AIM OF THE TASK: Go line by line through the data and copy those with the word "StShifting".

SUPPLIED DATA:
## src/rtl/bitstream_link_pkg.sv

```systemverilog
// Shared definitions for the 32-bit serial shift-register link: word geometry,
// receiver state encoding and transmitter pulse timing.
package bitstream_link_pkg;

    localparam int unsigned WORD_BITS = 32;
    localparam int unsigned HALF_BITS = 16;
    localparam int unsigned CNT_W     = 6;

    typedef enum logic [1:0] {
        StEmpty,
        StShifting,
        StFull,
        StLatched
    } link_state_e;

    // Transmitter timing in local clock cycles; each level is held >= 2 cycles.
    localparam int unsigned TX_SHIFT_HALF_CYCLES = 4;
    localparam int unsigned TX_LATCH_HIGH_CYCLES = 4;
    localparam int unsigned TX_RESET_HIGH_CYCLES = 4;

endpackage

```

## src/rtl/link_sync_edge.sv

```systemverilog
// Multi-flop synchronizer for one asynchronous link line followed by a
// rising-edge detector producing a single-cycle strobe.
module link_sync_edge #(
    parameter int unsigned SYNC_STAGES = 2
) (
    input  logic clk_i,
    input  logic rst_ni,
    input  logic line_i,
    output logic rise_o
);

    logic [SYNC_STAGES-1:0] sync_q, sync_d;
    logic                   prev_q, prev_d;

    always_comb begin
        sync_d = {sync_q[SYNC_STAGES-2:0], line_i};
        prev_d = sync_q[SYNC_STAGES-1];
    end

    always_ff @(posedge clk_i or negedge rst_ni) begin
        if (!rst_ni) begin
            sync_q <= '0;
            prev_q <= 1'b0;
        end else begin
            sync_q <= sync_d;
            prev_q <= prev_d;
        end
    end

    assign rise_o = sync_q[SYNC_STAGES-1] & ~prev_q;

endmodule

```

## src/rtl/bitstream_receiver.sv

```systemverilog
// Receive endpoint of the serial shift-register link: oversamples the link lines,
// rebuilds 32-bit words and presents them on a valid/ready interface.
module bitstream_receiver #(
    parameter int unsigned WORD_BITS   = bitstream_link_pkg::WORD_BITS,
    parameter int unsigned SYNC_STAGES = 2
) (
    input  logic        clock,
    input  logic        reset_n,
    input  logic        bitstream_in,
    input  logic        shift_clock_in,
    input  logic        latch_clock_in,
    input  logic        shift_reg_reset_in,
    input  logic        word_ready,
    input  logic        clear_errors,
    output logic        word_valid,
    output logic [15:0] data_low,
    output logic [15:0] data_high,
    output logic [5:0]  bit_count,
    output logic [15:0] word_count,
    output logic        err_short,
    output logic        err_overrun,
    output logic        err_overflow
);
    import bitstream_link_pkg::*;

    localparam logic [CNT_W-1:0] CntFull = CNT_W'(WORD_BITS);

    logic shift_rise, latch_rise, reset_rise;

    link_sync_edge #(.SYNC_STAGES(SYNC_STAGES)) u_shift_sync (
        .clk_i (clock), .rst_ni(reset_n), .line_i(shift_clock_in), .rise_o(shift_rise)
    );
    link_sync_edge #(.SYNC_STAGES(SYNC_STAGES)) u_latch_sync (
        .clk_i (clock), .rst_ni(reset_n), .line_i(latch_clock_in), .rise_o(latch_rise)
    );
    link_sync_edge #(.SYNC_STAGES(SYNC_STAGES)) u_reset_sync (
        .clk_i (clock), .rst_ni(reset_n), .line_i(shift_reg_reset_in), .rise_o(reset_rise)
    );

    logic [SYNC_STAGES-1:0] data_sync_q, data_sync_d;
    link_state_e            state_q, state_d, state_sh;
    logic [WORD_BITS-1:0]   shreg_q, shreg_d, shreg_sh;
    logic [CNT_W-1:0]       cnt_q, cnt_d, cnt_sh;
    logic [WORD_BITS-1:0]   word_q, word_d;
    logic [CNT_W-1:0]       bit_count_q, bit_count_d;
    logic                   word_valid_q, word_valid_d;
    logic [15:0]            word_count_q, word_count_d;
    logic                   err_short_q, err_short_d;
    logic                   err_overrun_q, err_overrun_d;
    logic                   err_overflow_q, err_overflow_d;
    logic                   shift_ev, transfer, short_ev, overrun_ev, overflow_ev;

    always_comb begin
        data_sync_d = {data_sync_q[SYNC_STAGES-2:0], bitstream_in};

        // A shift-register reset in the same cycle discards the shift.
        shift_ev = shift_rise & ~reset_rise;
        shreg_sh = shreg_q;
        cnt_sh   = cnt_q;
        state_sh = state_q;
        if (shift_ev) begin
            shreg_sh = {data_sync_q[SYNC_STAGES-1], shreg_q[WORD_BITS-1:1]};
            if (cnt_q != CntFull) cnt_sh = cnt_q + CNT_W'(1);
            unique case (state_q)
                StEmpty, StShifting: state_sh = (cnt_sh == CntFull) ? StFull : StShifting;
                default:             state_sh = state_q;
            endcase
        end
        overrun_ev = shift_ev && (state_q == StFull || state_q == StLatched);

        transfer     = word_valid_q & word_ready;
        word_valid_d = word_valid_q & ~transfer;
        word_count_d = word_count_q + {15'd0, transfer};
        word_d       = word_q;
        bit_count_d  = bit_count_q;
        short_ev     = 1'b0;
        overflow_ev  = 1'b0;

        // Latch sees the post-shift content, so a coincident shift is included.
        if (latch_rise) begin
            state_sh = StLatched;
            short_ev = (cnt_sh != CntFull);
            if (!word_valid_q || transfer) begin
                word_d       = shreg_sh;
                bit_count_d  = cnt_sh;
                word_valid_d = 1'b1;
            end else begin
                overflow_ev = 1'b1;
            end
        end

        shreg_d = shreg_sh;
        cnt_d   = cnt_sh;
        state_d = state_sh;
        if (reset_rise) begin
            shreg_d = '0;
            cnt_d   = '0;
            state_d = StEmpty;
        end

        err_short_d    = (err_short_q    & ~clear_errors) | short_ev;
        err_overrun_d  = (err_overrun_q  & ~clear_errors) | overrun_ev;
        err_overflow_d = (err_overflow_q & ~clear_errors) | overflow_ev;
    end

    always_ff @(posedge clock or negedge reset_n) begin
        if (!reset_n) begin
            data_sync_q    <= '0;
            state_q        <= StEmpty;
            shreg_q        <= '0;
            cnt_q          <= '0;
            word_q         <= '0;
            bit_count_q    <= '0;
            word_valid_q   <= 1'b0;
            word_count_q   <= '0;
            err_short_q    <= 1'b0;
            err_overrun_q  <= 1'b0;
            err_overflow_q <= 1'b0;
        end else begin
            data_sync_q    <= data_sync_d;
            state_q        <= state_d;
            shreg_q        <= shreg_d;
            cnt_q          <= cnt_d;
            word_q         <= word_d;
            bit_count_q    <= bit_count_d;
            word_valid_q   <= word_valid_d;
            word_count_q   <= word_count_d;
            err_short_q    <= err_short_d;
            err_overrun_q  <= err_overrun_d;
            err_overflow_q <= err_overflow_d;
        end
    end

    assign word_valid   = word_valid_q;
    assign data_low     = word_q[HALF_BITS-1:0];
    assign data_high    = word_q[WORD_BITS-1:HALF_BITS];
    assign bit_count    = bit_count_q;
    assign word_count   = word_count_q;
    assign err_short    = err_short_q;
    assign err_overrun  = err_overrun_q;
    assign err_overflow = err_overflow_q;

endmodule

```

ANSWER TO THIS TASK:
        StShifting,
                StEmpty, StShifting: state_sh = (cnt_sh == CntFull) ? StFull : StShifting;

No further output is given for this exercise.